Turismo, crollo di presenze in Umbria dopo il terremoto

da: 03 aprile 2017 - a: 03 aprile 2019 - PERUGIA (PG)

Crollano le presenze dei turisti stranieri nell’Umbria terremotata. È quanto emerge da un’analisi della Coldiretti su dati Banca d’Italia, che evidenzia come il sisma abbia influenzato l’andamento del turismo nel nostro Paese nel 2016, aspetto illustrato da Confcommercio a Cernobbio.
 
Un andamento negativo che ha pesato sull’intera economia delle aree terremotate con il crollo delle spese turistiche degli stranieri, che a Dicembre (il periodo più importante dell’anno per il settore ricettivo alberghiero) in Umbria sono scese del 60%. Se si considera l’intero 2016, il calo è comunque rilevante ma contenuto al 15%, per un totale di 116 milioni di euro.
 
È l’agriturismo in particolare il settore turistico più danneggiato dal terremoto con le presenze praticamente azzerate, per un crollo di oltre il 90% degli arrivi nelle aziende agricole situate nelle aree del cratere tradizionalmente vocate per vacanze, picnic e gite fuori porta in campagna, grazie alla bellezza dei paesaggi e alla qualità dell’offerta gastronomica.
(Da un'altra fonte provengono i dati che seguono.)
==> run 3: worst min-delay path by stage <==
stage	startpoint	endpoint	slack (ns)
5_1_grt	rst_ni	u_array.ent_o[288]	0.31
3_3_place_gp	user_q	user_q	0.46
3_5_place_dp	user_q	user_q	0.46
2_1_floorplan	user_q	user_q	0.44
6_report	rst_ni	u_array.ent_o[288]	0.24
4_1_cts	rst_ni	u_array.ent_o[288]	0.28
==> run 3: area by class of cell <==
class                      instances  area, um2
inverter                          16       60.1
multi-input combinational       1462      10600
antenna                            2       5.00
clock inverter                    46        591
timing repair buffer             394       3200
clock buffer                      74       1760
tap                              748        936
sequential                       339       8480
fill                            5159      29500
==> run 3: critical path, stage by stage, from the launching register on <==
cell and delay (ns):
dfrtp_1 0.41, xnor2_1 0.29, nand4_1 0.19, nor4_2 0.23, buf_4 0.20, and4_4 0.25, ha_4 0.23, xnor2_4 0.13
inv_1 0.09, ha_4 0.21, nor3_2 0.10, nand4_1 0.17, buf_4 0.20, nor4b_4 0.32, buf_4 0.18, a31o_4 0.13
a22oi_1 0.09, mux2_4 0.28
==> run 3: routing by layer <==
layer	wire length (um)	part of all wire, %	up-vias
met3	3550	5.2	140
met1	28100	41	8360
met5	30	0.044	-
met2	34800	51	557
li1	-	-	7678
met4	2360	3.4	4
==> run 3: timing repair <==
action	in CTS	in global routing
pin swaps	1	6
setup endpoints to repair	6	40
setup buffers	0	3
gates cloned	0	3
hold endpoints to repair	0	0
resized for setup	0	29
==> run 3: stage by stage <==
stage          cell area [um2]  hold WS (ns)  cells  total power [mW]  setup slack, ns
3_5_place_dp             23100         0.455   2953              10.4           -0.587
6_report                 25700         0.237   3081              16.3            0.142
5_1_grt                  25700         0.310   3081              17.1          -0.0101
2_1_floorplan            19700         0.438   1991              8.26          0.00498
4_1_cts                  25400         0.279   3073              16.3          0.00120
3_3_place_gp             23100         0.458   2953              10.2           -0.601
[config.mk]
export PLATFORM = sky130hd
export DESIGN_NAME = eeprom_burst_reader
export DESIGN_NICKNAME = d
export VERILOG_FILES = /design/src/rtl/eeprom_rd_pkg.sv /design/src/rtl/i2c_quarter_tick.sv /design/src/rtl/i2c_bus_watch.sv /design/src/rtl/eeprom_burst_reader.sv
export SDC_FILE = /design/constraint.sdc
export NUM_CORES = 1
export LEC_CHECK = 0
export BUFFER_PORTS_ARGS = -buffer_cell sky130_fd_sc_hd__buf_2
export CELL_PAD_IN_SITES_DETAIL_PLACEMENT = 1
export CELL_PAD_IN_SITES_GLOBAL_PLACEMENT = 1
export CORE_ASPECT_RATIO = 1.2
export CORE_MARGIN = 10
export CORE_UTILIZATION = 48
export CTS_CLUSTER_DIAMETER = 80
export CTS_CLUSTER_SIZE = 28
export DETAILED_ROUTE_END_ITERATION = 7
export PLACE_DENSITY = 0.86
export REMOVE_ABC_BUFFERS = 1
export SLEW_MARGIN = 20
export SYNTH_ARGS = -nofsm -noshare
export SYNTH_HDL_FRONTEND = slang
export SYNTH_SLANG_ARGS = --single-unit
[constraint.sdc]
create_clock -name clk -period 5.15 [get_ports clk]
set_input_delay 1.545 -clock clk [delete_from_list [all_inputs] [get_ports clk]]
set_output_delay 1.545 -clock clk [all_outputs]
set_load 0.02 [all_outputs]
[src/rtl/eeprom_rd_pkg.sv]
package eeprom_rd_pkg;

    typedef enum logic [2:0] {
        S_IDLE,
        S_WAIT,
        S_START,
        S_TX,
        S_RX,
        S_STOP
    } rd_state_e;

    localparam logic [7:0] DEV_WRITE = 8'hA0;
    localparam logic [7:0] DEV_READ  = 8'hA1;

    // byte sent in the addressing phase, selected by slot number
    function automatic logic [7:0] addr_phase_byte(input logic [1:0] slot, input logic [15:0] word);
        case (slot)
            2'd0:    return DEV_WRITE;
            2'd1:    return word[15:8];
            2'd2:    return word[7:0];
            default: return DEV_READ;
        endcase
    endfunction

endpackage

[src/rtl/i2c_quarter_tick.sv]
module i2c_quarter_tick #(
    parameter int DIV_W = 8
) (
    input  logic             clk,
    input  logic             rst_n,
    input  logic             run_i,
    input  logic [DIV_W-1:0] div_i,
    output logic             tick_o
);
    typedef struct packed {
        logic [DIV_W-1:0] cnt;
    } tick_reg_t;

    tick_reg_t r_q, r_d;

    always_comb begin
        r_d = r_q;
        if (!run_i)              r_d.cnt = '0;
        else if (r_q.cnt == div_i) r_d.cnt = '0;
        else                     r_d.cnt = r_q.cnt + 1'b1;
    end

    always_ff @(posedge clk or negedge rst_n) begin
        if (!rst_n) r_q <= '0;
        else        r_q <= r_d;
    end

    assign tick_o = run_i && (r_q.cnt == div_i);

endmodule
Nei 131 comuni del cratere colpito dai terremoti del 24 agosto e del 26 e 30 Ottobre, operano 444 agriturismi dei quali 42 in Abruzzo, 40 nel Lazio, 247 nelle Marche e 115 in Umbria dove al momento le uniche presenze residuali si riferiscono a quanti sono impegnati nell’opera di ricostruzione.
 
Per incentivare il turismo nelle regioni colpite dal sisma sarebbe importante prevedere la detraibilità delle spese sostenute dai turisti per i soggiorni nelle strutture ricettive agrituristiche che potrebbero essere considerate oneri deducibili a lato della dichiarazione dei redditi. Per risollevare il turismo occorre anche un impegno a livello di promozione per riportare le persone in queste aree. Un esempio è l’iniziativa “Fai Pasqua da noi!” promossa da Campagna Amica in vista delle prossime vacanze pasquali per favorire una prima ripresa delle presenze.
 
Ma la sfida più importante è quella di far ripartire le attività produttive a livello generale, iniziando dal garantire in tempi stretti l’arrivo di stalle mobili e moduli abitativi a tutte le aziende e gli allevamenti danneggiati, superando i pesanti ritardi accumulati. Solo così sarà possibile risollevare l’economia dei territori terremotati cui l’agricoltura, tra manodopera familiare ed esterna, contribuisce in modo importante, alimentando anche un fiorente indotto agroindustriale con caseifici, salumifici e frantoi dai quali si ottengono specialità di pregio famose in tutto il mondo che sostengono che il flusso turistico. Un settore che, tra ristorazione e souvenir, è la linfa vitale per la popolazione.